Plame Wilson (Naomi Watts) worked for the CIA as an undercover officer, and was (and still is) married to Joseph Charles Wilson (Sean Penn), who was a US diplomat with expertise in African politics, sent by the US Government to investigate the claim that Iraq was purchasing, or intended to buy, uranium yellow-cake from Niger. The purchase of the uranium would demonstrate that Iraq was a nuclear threat. Joseph presented his report to Washington, saying that any Iraqi nuclear ambitions through Africa had no basis in actual fact.

Following his New York Times article, his wife’s exposure was used to discredit him and was pay-back for his public testimony about Iraq, which contradicted a statement by George Bush in his State of the Union Address, delivered six months earlier. Plame’s firing had repercussions for other CIA operations in the Middle East. Her “outing” compromised every relationship and every network she had formed as a CIA agent. The movie is essentially about what happened to Plame and her husband after her cover, leaked to Novak by the Senior Chief of Staff to the Vice President of the United States, was published in his news column.

Both Joe and Plame Wilson were leading the normal life one would expect in suburban Washington. The film shows them mingling with their neighbours, and taking their children to school. Naomi Watts plays the role of wife, mother and spy very well as she moves in an out of her multiple identities with controlled ease. Sean Penn is more impressive as husband, father and US ambassador. Both their lives are shattered when the news of Plame’s secret identity breaks.

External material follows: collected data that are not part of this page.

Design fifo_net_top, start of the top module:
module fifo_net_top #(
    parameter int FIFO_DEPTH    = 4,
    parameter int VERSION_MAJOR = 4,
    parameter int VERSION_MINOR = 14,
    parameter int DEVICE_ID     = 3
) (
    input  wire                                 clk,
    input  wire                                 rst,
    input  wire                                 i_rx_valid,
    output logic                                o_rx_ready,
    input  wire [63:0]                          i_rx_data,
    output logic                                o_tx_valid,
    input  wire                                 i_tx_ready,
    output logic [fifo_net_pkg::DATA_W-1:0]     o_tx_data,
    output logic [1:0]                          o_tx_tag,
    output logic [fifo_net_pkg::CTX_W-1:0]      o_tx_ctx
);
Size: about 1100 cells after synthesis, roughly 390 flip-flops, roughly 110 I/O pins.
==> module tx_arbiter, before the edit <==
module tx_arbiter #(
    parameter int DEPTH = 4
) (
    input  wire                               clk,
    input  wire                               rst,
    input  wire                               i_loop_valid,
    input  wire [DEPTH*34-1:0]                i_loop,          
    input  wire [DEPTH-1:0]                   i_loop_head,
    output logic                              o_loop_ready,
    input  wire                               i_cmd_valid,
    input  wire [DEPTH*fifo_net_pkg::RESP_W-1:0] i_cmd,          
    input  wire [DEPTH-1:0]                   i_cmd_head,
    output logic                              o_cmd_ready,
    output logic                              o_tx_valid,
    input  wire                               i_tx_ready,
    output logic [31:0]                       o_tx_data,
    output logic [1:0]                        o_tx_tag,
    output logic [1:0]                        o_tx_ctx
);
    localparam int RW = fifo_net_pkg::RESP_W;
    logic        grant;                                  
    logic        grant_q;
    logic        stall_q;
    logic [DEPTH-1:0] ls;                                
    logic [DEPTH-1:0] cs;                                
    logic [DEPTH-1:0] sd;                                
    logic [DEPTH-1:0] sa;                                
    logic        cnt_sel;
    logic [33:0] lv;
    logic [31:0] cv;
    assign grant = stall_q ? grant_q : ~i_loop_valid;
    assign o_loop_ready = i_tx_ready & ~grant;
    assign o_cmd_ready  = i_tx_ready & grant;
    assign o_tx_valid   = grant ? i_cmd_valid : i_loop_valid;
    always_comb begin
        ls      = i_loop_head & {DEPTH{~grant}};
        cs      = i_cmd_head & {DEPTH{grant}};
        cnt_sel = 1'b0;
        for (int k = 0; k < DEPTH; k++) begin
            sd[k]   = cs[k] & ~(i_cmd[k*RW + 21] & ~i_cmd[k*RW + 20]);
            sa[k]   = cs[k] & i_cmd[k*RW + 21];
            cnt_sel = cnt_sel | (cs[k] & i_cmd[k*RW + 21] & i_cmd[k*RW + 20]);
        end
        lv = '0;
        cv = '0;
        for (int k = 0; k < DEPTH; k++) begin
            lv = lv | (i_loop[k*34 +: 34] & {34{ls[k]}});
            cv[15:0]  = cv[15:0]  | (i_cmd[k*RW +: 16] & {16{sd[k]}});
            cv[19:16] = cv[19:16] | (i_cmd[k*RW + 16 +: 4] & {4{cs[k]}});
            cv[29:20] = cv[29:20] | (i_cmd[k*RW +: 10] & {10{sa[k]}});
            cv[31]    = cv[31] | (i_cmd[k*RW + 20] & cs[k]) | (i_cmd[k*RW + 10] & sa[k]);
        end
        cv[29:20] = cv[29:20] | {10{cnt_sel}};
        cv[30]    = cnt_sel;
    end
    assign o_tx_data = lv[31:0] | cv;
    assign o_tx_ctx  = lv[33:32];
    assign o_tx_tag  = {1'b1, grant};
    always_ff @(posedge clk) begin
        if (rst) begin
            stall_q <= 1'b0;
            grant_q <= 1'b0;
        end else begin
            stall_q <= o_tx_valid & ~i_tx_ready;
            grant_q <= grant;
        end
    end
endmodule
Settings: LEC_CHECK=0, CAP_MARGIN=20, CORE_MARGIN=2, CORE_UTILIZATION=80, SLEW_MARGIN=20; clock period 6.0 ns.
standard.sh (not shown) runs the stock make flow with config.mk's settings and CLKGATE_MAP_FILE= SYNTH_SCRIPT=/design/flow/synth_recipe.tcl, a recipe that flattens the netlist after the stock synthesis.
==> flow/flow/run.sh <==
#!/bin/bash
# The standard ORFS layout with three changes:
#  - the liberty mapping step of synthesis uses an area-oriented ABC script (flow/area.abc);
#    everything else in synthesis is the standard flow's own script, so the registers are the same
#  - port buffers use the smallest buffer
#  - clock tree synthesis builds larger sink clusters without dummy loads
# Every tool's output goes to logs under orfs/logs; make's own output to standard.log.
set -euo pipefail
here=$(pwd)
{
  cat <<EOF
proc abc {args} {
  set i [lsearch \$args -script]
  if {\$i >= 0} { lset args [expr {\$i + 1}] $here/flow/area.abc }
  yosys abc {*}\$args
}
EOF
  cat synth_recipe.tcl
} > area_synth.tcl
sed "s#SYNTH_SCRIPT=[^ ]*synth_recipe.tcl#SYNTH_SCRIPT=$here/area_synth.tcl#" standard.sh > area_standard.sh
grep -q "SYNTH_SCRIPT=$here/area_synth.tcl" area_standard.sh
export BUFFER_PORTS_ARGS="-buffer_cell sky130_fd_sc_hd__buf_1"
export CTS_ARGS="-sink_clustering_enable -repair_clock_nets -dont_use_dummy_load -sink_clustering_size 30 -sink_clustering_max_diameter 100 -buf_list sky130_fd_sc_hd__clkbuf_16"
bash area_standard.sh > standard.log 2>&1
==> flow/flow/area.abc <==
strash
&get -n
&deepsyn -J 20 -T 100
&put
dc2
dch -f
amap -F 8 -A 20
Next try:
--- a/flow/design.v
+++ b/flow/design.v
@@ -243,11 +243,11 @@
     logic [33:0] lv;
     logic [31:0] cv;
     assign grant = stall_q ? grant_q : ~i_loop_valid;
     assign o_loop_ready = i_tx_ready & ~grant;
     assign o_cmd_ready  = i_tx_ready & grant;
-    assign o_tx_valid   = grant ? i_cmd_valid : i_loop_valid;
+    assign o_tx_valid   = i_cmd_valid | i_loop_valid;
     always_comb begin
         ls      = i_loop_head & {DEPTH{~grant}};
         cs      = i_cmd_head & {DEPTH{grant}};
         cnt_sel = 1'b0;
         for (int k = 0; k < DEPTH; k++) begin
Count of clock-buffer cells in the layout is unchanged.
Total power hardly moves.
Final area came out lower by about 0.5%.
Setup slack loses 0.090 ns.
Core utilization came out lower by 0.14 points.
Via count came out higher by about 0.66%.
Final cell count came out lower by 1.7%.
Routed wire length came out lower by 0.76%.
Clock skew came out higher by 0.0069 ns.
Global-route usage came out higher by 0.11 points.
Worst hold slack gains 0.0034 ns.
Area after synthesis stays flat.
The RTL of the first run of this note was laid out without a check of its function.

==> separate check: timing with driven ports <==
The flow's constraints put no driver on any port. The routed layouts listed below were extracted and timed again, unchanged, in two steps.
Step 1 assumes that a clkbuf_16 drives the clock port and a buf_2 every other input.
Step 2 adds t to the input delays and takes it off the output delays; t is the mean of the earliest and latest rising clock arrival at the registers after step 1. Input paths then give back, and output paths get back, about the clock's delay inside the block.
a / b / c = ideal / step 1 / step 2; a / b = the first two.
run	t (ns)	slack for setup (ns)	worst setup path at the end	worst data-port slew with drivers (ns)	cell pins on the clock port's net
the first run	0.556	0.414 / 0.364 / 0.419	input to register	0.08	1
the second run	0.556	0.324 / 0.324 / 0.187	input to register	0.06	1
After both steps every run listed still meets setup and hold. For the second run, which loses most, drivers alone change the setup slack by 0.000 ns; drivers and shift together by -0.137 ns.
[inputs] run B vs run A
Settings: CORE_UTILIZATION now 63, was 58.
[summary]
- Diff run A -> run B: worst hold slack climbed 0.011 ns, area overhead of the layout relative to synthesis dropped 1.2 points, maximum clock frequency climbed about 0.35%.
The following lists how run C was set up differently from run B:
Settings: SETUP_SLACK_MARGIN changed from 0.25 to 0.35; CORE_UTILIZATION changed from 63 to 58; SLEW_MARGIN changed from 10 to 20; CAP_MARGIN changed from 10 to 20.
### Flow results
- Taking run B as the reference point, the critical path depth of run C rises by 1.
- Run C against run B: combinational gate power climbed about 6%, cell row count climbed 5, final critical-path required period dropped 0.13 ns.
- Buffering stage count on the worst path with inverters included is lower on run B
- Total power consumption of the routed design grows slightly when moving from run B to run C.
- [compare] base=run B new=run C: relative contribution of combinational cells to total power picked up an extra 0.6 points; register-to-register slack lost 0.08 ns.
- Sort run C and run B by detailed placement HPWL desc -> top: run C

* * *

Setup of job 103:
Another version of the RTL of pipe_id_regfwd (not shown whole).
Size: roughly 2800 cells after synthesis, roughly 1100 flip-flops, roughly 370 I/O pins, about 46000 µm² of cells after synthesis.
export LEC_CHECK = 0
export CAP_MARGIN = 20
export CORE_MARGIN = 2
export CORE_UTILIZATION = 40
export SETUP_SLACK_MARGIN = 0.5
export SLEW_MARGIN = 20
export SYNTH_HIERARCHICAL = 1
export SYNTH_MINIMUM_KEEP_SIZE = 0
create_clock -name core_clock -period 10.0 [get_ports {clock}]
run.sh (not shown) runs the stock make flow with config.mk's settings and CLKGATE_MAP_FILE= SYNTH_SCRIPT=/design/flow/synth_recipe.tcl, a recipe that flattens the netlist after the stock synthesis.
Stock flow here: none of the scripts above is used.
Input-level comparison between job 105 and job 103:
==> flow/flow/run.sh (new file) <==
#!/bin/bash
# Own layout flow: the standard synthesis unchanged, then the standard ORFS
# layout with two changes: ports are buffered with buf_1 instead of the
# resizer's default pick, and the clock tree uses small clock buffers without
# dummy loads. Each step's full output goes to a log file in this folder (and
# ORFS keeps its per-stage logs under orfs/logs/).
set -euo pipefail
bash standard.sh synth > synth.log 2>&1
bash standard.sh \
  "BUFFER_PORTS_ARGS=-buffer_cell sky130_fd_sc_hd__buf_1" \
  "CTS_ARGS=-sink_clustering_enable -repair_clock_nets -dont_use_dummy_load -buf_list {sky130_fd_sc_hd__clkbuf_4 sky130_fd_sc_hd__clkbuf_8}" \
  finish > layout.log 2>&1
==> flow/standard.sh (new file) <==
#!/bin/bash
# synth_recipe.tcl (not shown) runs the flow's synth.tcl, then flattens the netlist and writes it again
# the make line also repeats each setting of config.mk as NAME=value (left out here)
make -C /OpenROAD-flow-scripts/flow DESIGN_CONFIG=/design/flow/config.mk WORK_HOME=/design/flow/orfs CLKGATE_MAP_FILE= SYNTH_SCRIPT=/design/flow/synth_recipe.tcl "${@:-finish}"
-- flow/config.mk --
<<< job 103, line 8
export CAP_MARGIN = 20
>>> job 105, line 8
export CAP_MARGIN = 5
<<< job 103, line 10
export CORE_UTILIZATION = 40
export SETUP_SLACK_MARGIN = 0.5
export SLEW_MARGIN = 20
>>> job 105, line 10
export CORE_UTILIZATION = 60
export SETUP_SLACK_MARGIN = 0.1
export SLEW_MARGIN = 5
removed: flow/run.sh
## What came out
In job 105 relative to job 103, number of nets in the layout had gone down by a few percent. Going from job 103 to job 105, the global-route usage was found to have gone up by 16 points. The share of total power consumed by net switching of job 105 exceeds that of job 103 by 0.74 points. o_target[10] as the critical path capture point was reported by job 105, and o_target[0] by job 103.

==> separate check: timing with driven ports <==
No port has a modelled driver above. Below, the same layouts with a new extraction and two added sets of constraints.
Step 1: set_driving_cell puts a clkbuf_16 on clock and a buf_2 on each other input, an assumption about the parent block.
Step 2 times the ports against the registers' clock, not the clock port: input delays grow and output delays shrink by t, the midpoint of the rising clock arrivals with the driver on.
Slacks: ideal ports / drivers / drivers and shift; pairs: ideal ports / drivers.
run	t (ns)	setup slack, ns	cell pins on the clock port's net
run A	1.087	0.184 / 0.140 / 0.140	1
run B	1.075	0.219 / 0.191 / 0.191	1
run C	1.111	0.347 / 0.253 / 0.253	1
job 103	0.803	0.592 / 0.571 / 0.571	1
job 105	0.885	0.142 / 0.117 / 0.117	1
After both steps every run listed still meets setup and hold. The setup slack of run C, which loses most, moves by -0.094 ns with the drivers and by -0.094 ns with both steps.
Context: an optimization exercise on an open-source flow, tuned for small area, a short achievable clock period and few clock cycles per item. The choices shown serve that exercise and are no tape-out recipe.
The RTL was checked by simulation tests, not by an equivalence proof against the original design.

==> flow/design.v, too long to show whole: its modules and the start of the top module <==
// module barrett_reduce_pipe: 788 lines
// module csa_fa: 10 lines
module barrett_reduce_pipe (
    input  logic        clk,
    input  logic        rst,
    input  logic        in_valid,
    input  logic [63:0] in_data,
    output logic        in_ready,
    output logic        out_valid,
    output logic [31:0] out_data,
    input  logic        out_ready,
    output logic        out_err
);
  // ...
==> flow/flow/run.sh <==
#!/bin/bash
set -e
export BUFFER_PORTS_ARGS="-buffer_cell sky130_fd_sc_hd__buf_1"
bash standard.sh > standard.log 2>&1
==> flow/standard.sh <==
#!/bin/bash
# synth_recipe.tcl (not shown) runs the flow's synth.tcl, then flattens the netlist and writes it again
# the make line also repeats each setting of config.mk as NAME=value (left out here)
make -C /OpenROAD-flow-scripts/flow DESIGN_CONFIG=/design/flow/config.mk WORK_HOME=/design/flow/orfs CLKGATE_MAP_FILE= SYNTH_SCRIPT=/design/flow/synth_recipe.tcl "${@:-finish}"
==> flow/config.mk <==
export PLATFORM = sky130hd
export DESIGN_NAME = barrett_reduce_pipe
export DESIGN_NICKNAME = barrett_reduce_pipe
export VERILOG_FILES = /design/flow/design.v
export SDC_FILE = /design/flow/constraint.sdc
export NUM_CORES = 4
export LEC_CHECK = 0
export CAP_MARGIN = 20
export CORE_MARGIN = 2
export CORE_UTILIZATION = 55
export CTS_BUF_LIST = sky130_fd_sc_hd__clkbuf_8 sky130_fd_sc_hd__clkbuf_16
export PLACE_DENSITY = 0.75
export SETUP_SLACK_MARGIN = 3.5
export SLEW_MARGIN = 20
export SYNTH_HIERARCHICAL = 1
export SYNTH_MINIMUM_KEEP_SIZE = 0
==> flow/constraint.sdc <==
create_clock -name core_clock -period 9.0 [get_ports {clk}]
set_input_delay 1.8000 -clock core_clock [delete_from_list [all_inputs] [get_ports {clk}]]
set_output_delay 1.8000 -clock core_clock [all_outputs]
set_load 0.01 [all_outputs]
==> results.py, run 1 <==
metrics = {
    "run_status": {
        "status": "finished clean",
    },
    "sta": {
        "relSlewSlack": 0.376,
        "max_freq_ghz": 0.177,
        "skew_ns": 0.0161,
        "finalSetupViolCount": 0,
    },
    "cells_and_area": {
        "multi_input_comb_area_mm2": 0.00972,
        "sh_seq_area": 0.209,
        "bufAreaShareNonClock": 0.0655,
        "seq_cells": 104,
    },
    "clock_tree": {
        "cts-htree-levels": 3,
        "cts_tree": "yes",
        "clock_latency_ns": 0.37,
        "ctsHoldBuffers": 0,
    },
    "yosys": {
        "synth_ff_type": "edfxtp_1",
        "netlist_instances": 1102,
        "async_flop_share": 0.0192,
        "yosysTopAreaCell": "fa_1",
        "yosysUniqueCellTypes": 63,
    },
    "grt": {
        "grt_pass1_vias": 8987,
        "grt_max_degree": 71,
        "busiest_layer": "met2",
    },
    "worst_setup_path": {
        "critPathTopFamily": "adder cells",
        "crit_path_start": "in_data[23]",
        "max_stage_delay_ns": 0.50,
        "r2r-end": "q_r[29]",
        "setup.worst_path.class": "in2reg",
        "critical_path.slowest_cell": "fa_1",
    },
    "worst_hold_path": {
        "min_path_cells": 0,
    },
    "drt": {
        "drt_iter0_drc": 651,
        "first_pass_iters": 7,
    },
    "floorplanning": {
        "taps": 319,
    },
}
Testbench counts, summed over its fixed seeds: cycles 8,016, items 8,000.
==> inputs of run 2 (changes only) <==
--- a/flow/config.mk
+++ b/flow/config.mk
@@ -11,5 +11,5 @@
 export CTS_BUF_LIST = sky130_fd_sc_hd__clkbuf_8 sky130_fd_sc_hd__clkbuf_16
 export PLACE_DENSITY = 0.75
-export SETUP_SLACK_MARGIN = 3.5
+export SETUP_SLACK_MARGIN = 3.35
 export SLEW_MARGIN = 20
 export SYNTH_HIERARCHICAL = 1
==> results.py, run 2 <==
metrics = {
    "sta": {
        "fin_crit_ns": 5.67,
        "relSlewSlack": 0.383,
        "finalSetupViolCount": 0,
        "max_freq_ghz": 0.176,
        "finalHoldViolCount": 0,
        "worst_pin_slew_ns": 0.925,
        "drv_slew": 0,
        "finalCritPeriodShare": 0.630,
        "setup_tns_ns": 0,
        "skew_ns": 0.0191,
        "rsz0062_at_grt": "yes",
    },
    "floorplanning": {
        "die_x_um": 158,
        "die_h_um": 158,
        "start_util": 0.557,
        "rows": 56,
        "ios": 103,
        "coreArea_mm2": 0.0234,
        "die_area_mm2": 0.0249,
    },
    "drt": {
        "drc": 0,
        "wl_per_cell_um": 19.8,
        "drt_iter0_drc": 660,
        "ant_nets": 0,
        "vias": 8757,
        "drt-total-wl_mm": 30.7,
        "first_pass_iters": 6,
        "viasPerCell": 5.65,
    },
    "yosys": {
        "postSynthAreaPerCell_um2": 11.8,
        "synth_edf_count": 102,
        "yosysUniqueCellTypes": 63,
        "synth_top_area_frac": 0.396,
        "synthXorXnorAreaFrac": 0.0362,
        "synth_mux_area_frac": 0.0141,
        "yosysTopAreaCell": "fa_1",
        "netlist_instances": 1102,
        "yosys.area_share.simple": 0.0949,
        "ys_ff_latch": 104,
        "synth_area_leaders": "fa_1 (40%), edfxtp_1 (23%), ha_1 (8.4%)",
        "synth_ff_type": "edfxtp_1",
        "synth_compound_area_frac": 0.0976,
        "async_flop_share": 0.0192,
        "yosysSeqAreaShare": 0.239,
        "yosys_warnings": 7,
        "synth_fa_ha_area_frac": 0.480,
        "yosysMostFrequentCell": "fa_1",
        "syn-cell-area_mm2": 0.0130,
        "synth_common_cells": "fa_1 (258), edfxtp_1 (102), inv_1 (93)",
        "synth_top_family_by_area": "adder cells",
    },
    "cells_and_area": {
        "final_common_cell": "fa_1",
        "drive_above_1_share": 0.128,
        "fin_area_mm2": 0.0146,
        "layout_common_cells": "fa_1 (229), edfxtp_1 (102), ha_1 (85), inv_1 (79), buf_1 (71)",
        "largest_registers": "q_r x31, q_s1 x31, q_c1 x26",
        "nets": 1639,
        "area_growth_pct": 12.2,
        "nFillCells": 1894,
        "antennaDiodeCount": 0,
    },
    "worst_setup_path": {
        "setup.worst_path.class": "in2reg",
        "start_kind": "primary input",
        "cp_max_fo": 4,
        "worstPathRequired_ns": 9.11,
        "arrival_ns": 5.77,
        "r2r_cells": 16,
        "crit_path_end_kind": "flip-flop",
    },
    "worst_hold_path": {
        "hold_class": "reg2reg",
        "min_path_cells": 0,
    },
    "grt": {
        "antenna_found_initial": 0,
        "grt_pass1_vias": 8742,
        "grt_max_degree": 71,
        "grt_usage": 0.260,
        "grt_overflow_total": 0,
        "grt_pass1_wl_mm": 47.9,
    },
    "clock_tree": {
        "ctsHoldBuffers": 0,
        "clk_pin_slew_ns": 0.08,
        "cts-root-buf": "clkbuf_16",
        "clock_sinks": 104,
        "clock_latency_ns": 0.37,
        "cts-htree-levels": 3,
        "cts_inserted_buffers": 9,
        "cts_tree": "yes",
        "clockBufferDepth": 2,
    },
    "run_status": {
        "status": "finished clean",
    },
    "placement": {
        "placed_area_mm2": 0.0138,
        "detailed_place_hpwl_mm": 25.2,
        "globalplace.congestion": 0.958,
        "io_buffers": 100,
    },
    "job": {
        "maxCapViolCount": 0,
    },
}
[run 2: cell counts after synthesis]
No cell type changed its count.
[run 2: final timing paths]
check | from | to | slack, ns
setup / recovery | in_data[23] | q_ta[1] | 3.33
hold reg to reg | q_err1 | q_err2 | 0.42
setup reg to reg | q_s17[1] | q_r[29] | 3.86
hold / removal | q_err1 | q_err2 | 0.42
min in group asynchronous | rst | r_v1 | 1.25
max in group asynchronous | rst | r_v2 | 7.63
[run 2: final cells by class]
class                   count  area (um2)  share of cell area
inverters                  96         390              0.0267
clock inverters             7        93.8             0.00642
flip-flops and latches    104        3110               0.213
clock buffers               9         225              0.0154
multi-input cells         875        9590               0.656
well taps                 319         399              0.0273
repair buffers            140         810              0.0554
[run 2: worst max-delay path, stage by stage]
cell	delay, ns
clkbuf_2	0.10
buf_6	0.12
fa_2	0.45
fa_2	0.41
fa_2	0.36
fa_2	0.34
fa_1	0.50
inv_2	0.04
fa_2	0.33
inv_2	0.08
fa_2	0.49
ha_4	0.29
inv_2	0.03
mux4_2	0.44
[run 2: cell families (layout without fill, tap and decap cells)]
logic type	after synthesis	count (layout)
AO/OA/AOI/OAI	204	204
XOR/XNOR	53	53
adder cells (fa/ha/maj)	345	345
buffers and inverters	129	252
flip-flops	104	104
multiplexers	15	15
other	1	7
AND/OR/NAND/NOR	251	251
[run 2: stage by stage]
| step | hold slack (ns) | util | worst slack (ns) | cells |
|---|---|---|---|---|
| 6_report | 0.423 | 0.625 | 3.33 | 1550 |
| 5_1_grt | 0.444 | 0.625 | 3.25 | 1550 |
| 4_1_cts | 0.423 | 0.615 | 3.33 | 1533 |
| 3_5_place_dp | 0.405 | 0.590 | 1.95 | 1504 |
| 3_3_place_gp | 0.409 | 0.590 | 2.09 | 1504 |
| 2_1_floorplan | 0.400 | - | 3.14 | 1108 |
[run 2: routing by layer]
| layer | GRT usage | vias to the layer above | part of all wire |
|---|---|---|---|
| met5 | 0 | - | 0 |
| met3 | 0.0424 | 44 | 0.080 |
| li1 | - | 4010 | - |
| met1 | 0.366 | 4291 | 0.42 |
| met4 | 0.0759 | 0 | 0.025 |
| met2 | 0.424 | 412 | 0.47 |
[run 2: modules after synthesis, one instance, submodules excluded]
module               cells inside  flip-flops and latches
barrett_reduce_pipe           854                     104
csa_fa                          1                       0
[run 2: repair_timing]
action                     4_1_cts  5_1_grt
pin swaps                       12       10
setup buffers                   13       17
setup endpoints to repair        8       25
resized for setup               68       34
==> inputs of run 3 (changes only) <==
--- a/flow/config.mk
+++ b/flow/config.mk
@@ -11,5 +11,5 @@
 export CTS_BUF_LIST = sky130_fd_sc_hd__clkbuf_8 sky130_fd_sc_hd__clkbuf_16
 export PLACE_DENSITY = 0.75
-export SETUP_SLACK_MARGIN = 3.35
+export SETUP_SLACK_MARGIN = 3.2
 export SLEW_MARGIN = 20
 export SYNTH_HIERARCHICAL = 1
==> results.py, run 3 <==
metrics = {
    "drt": {
        "drt_iter0_drc": 559,
        "first_pass_iters": 5,
        "vias": 8653,
        "wl_per_cell_um": 19.8,
        "ant_nets": 0,
        "viasPerCell": 5.61,
        "drt-total-wl_mm": 30.5,
        "drc": 0,
    },
    "yosys": {
        "syn-cell-area_mm2": 0.0130,
        "yosysTopAreaCell": "fa_1",
        "synth_top_area_frac": 0.396,
        "async_flop_share": 0.0192,
        "postSynthAreaPerCell_um2": 11.8,
        "yosysUniqueCellTypes": 63,
        "synth_common_cells": "fa_1 (258), edfxtp_1 (102), inv_1 (93)",
        "yosysSeqAreaShare": 0.239,
        "synth_edf_count": 102,
        "synth_ff_type": "edfxtp_1",
        "yosys_warnings": 7,
        "synth_area_leaders": "fa_1 (40%), edfxtp_1 (23%), ha_1 (8.4%)",
        "netlist_instances": 1102,
        "ys_ff_latch": 104,
        "yosysMostFrequentCell": "fa_1",
    },
    "sta": {
        "skew_ns": 0.0186,
        "setup_tns_ns": 0,
        "worst_pin_slew_ns": 0.916,
        "finalCritPeriodShare": 0.637,
        "drv_slew": 0,
        "finalHoldViolCount": 0,
        "max_freq_ghz": 0.175,
        "fin_crit_ns": 5.73,
        "rsz0062_at_grt": "no",
        "finalSetupViolCount": 0,
        "relSlewSlack": 0.389,
    },
    "grt": {
        "grt_max_degree": 71,
        "grt_usage": 0.263,
        "grt_pass1_wl_mm": 48.6,
        "grt_overflow_total": 0,
        "grt_pass1_vias": 8943,
        "antenna_found_initial": 0,
    },
    "cells_and_area": {
        "antennaDiodeCount": 0,
        "nets": 1632,
        "layoutNonFillerInstCount": 1543,
        "largest_registers": "q_r x31, q_s1 x31, q_c1 x26",
        "area_growth_pct": 10.9,
        "final_common_cell": "fa_1",
        "drive_above_1_share": 0.106,
        "nFillCells": 1906,
        "layout_common_cells": "fa_1 (237), edfxtp_1 (102), ha_1 (86), inv_1 (84), buf_1 (72)",
    },
    "worst_setup_path": {
        "crit_path_end_kind": "flip-flop",
        "critPathTopFamily": "adder cells",
        "critPathBufInv": 4,
        "max_stage_delay_ns": 0.49,
        "start_kind": "primary input",
        "setup.worst_path.class": "in2reg",
        "cp_common_cell": "fa_2",
        "critical_path.slowest_cell": "fa_2",
        "cp_max_fo": 6,
        "worstPathCellList": "clkbuf_4 -> fa_2 -> fa_2 -> fa_2 -> fa_2 -> fa_1 -> inv_1 -> fa_2 -> inv_2 -> fa_2 -> ha_1 -> inv_1 -> mux4_2",
        "worstPathRequired_ns": 9.11,
        "arrival_ns": 5.83,
    },
    "clock_tree": {
        "cts_inserted_buffers": 9,
        "clock_latency_ns": 0.36,
        "cts_tree": "yes",
        "clockBufferDepth": 2,
        "cts-htree-levels": 3,
        "clk_pin_slew_ns": 0.08,
        "cts-root-buf": "clkbuf_16",
        "clock_sinks": 104,
    },
    "job": {
        "maxCapViolCount": 0,
    },
    "floorplanning": {
        "rows": 56,
        "coreArea_mm2": 0.0234,
        "die_x_um": 158,
        "start_util": 0.557,
        "die_area_mm2": 0.0249,
        "die_h_um": 158,
        "ios": 103,
    },
    "placement": {
        "post-place-cells": 1503,
        "detailed_place_hpwl_mm": 25.6,
        "io_buffers": 100,
        "globalplace.congestion": 0.978,
    },
    "run_status": {
        "status": "finished clean",
    },
    "worst_hold_path": {
        "hold_class": "reg2reg",
    },
}
==> run 3: cell counts after synthesis <==
Identical to the previous run, type by type.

Doug Liman, who directed “The Bourne Identity” packs the film with lots of action and explosive sequences, that rely mostly on Plame’s spy activities, and the movie draws its provocative title through the fact that the US government judged Valerie Plame Wilson as “Fair Game” in the politics of selling its version of Iraq as a nuclear threat. As a result of exposure by the media, the relationship between Joe and his wife begins to fracture, and there are catastrophic consequences for the people left behind when the US terminated Plame as its operative.

To some extent, the movie aims for spy-intrigue, and also to be a documentary on what really happened to two people, who got caught in the machinations of US politics. Archival footage showing George Bush, Condoleezza Rice, Colin Powell and the real Plame Wilson, is included, but the film focuses too much on thriller-type action and intrigue, and pulls back from intelligent debate about probable truths. The immorality of the US government’s stance is obvious, but it is arguable that Plame was complicit in suggesting her husband’s name to the US authorities as the one who would be the best person to send to Africa on assignment.

This is a movie about power politics, and the tensions of life for two people, who became intimately involved in the complexities of major political events. Part-thriller and part-documentary, the film struggles a little to find its balance, but the acting is good, the direction is taut, and its messages are sobering. The film is about disturbing events, and it seriously entertains.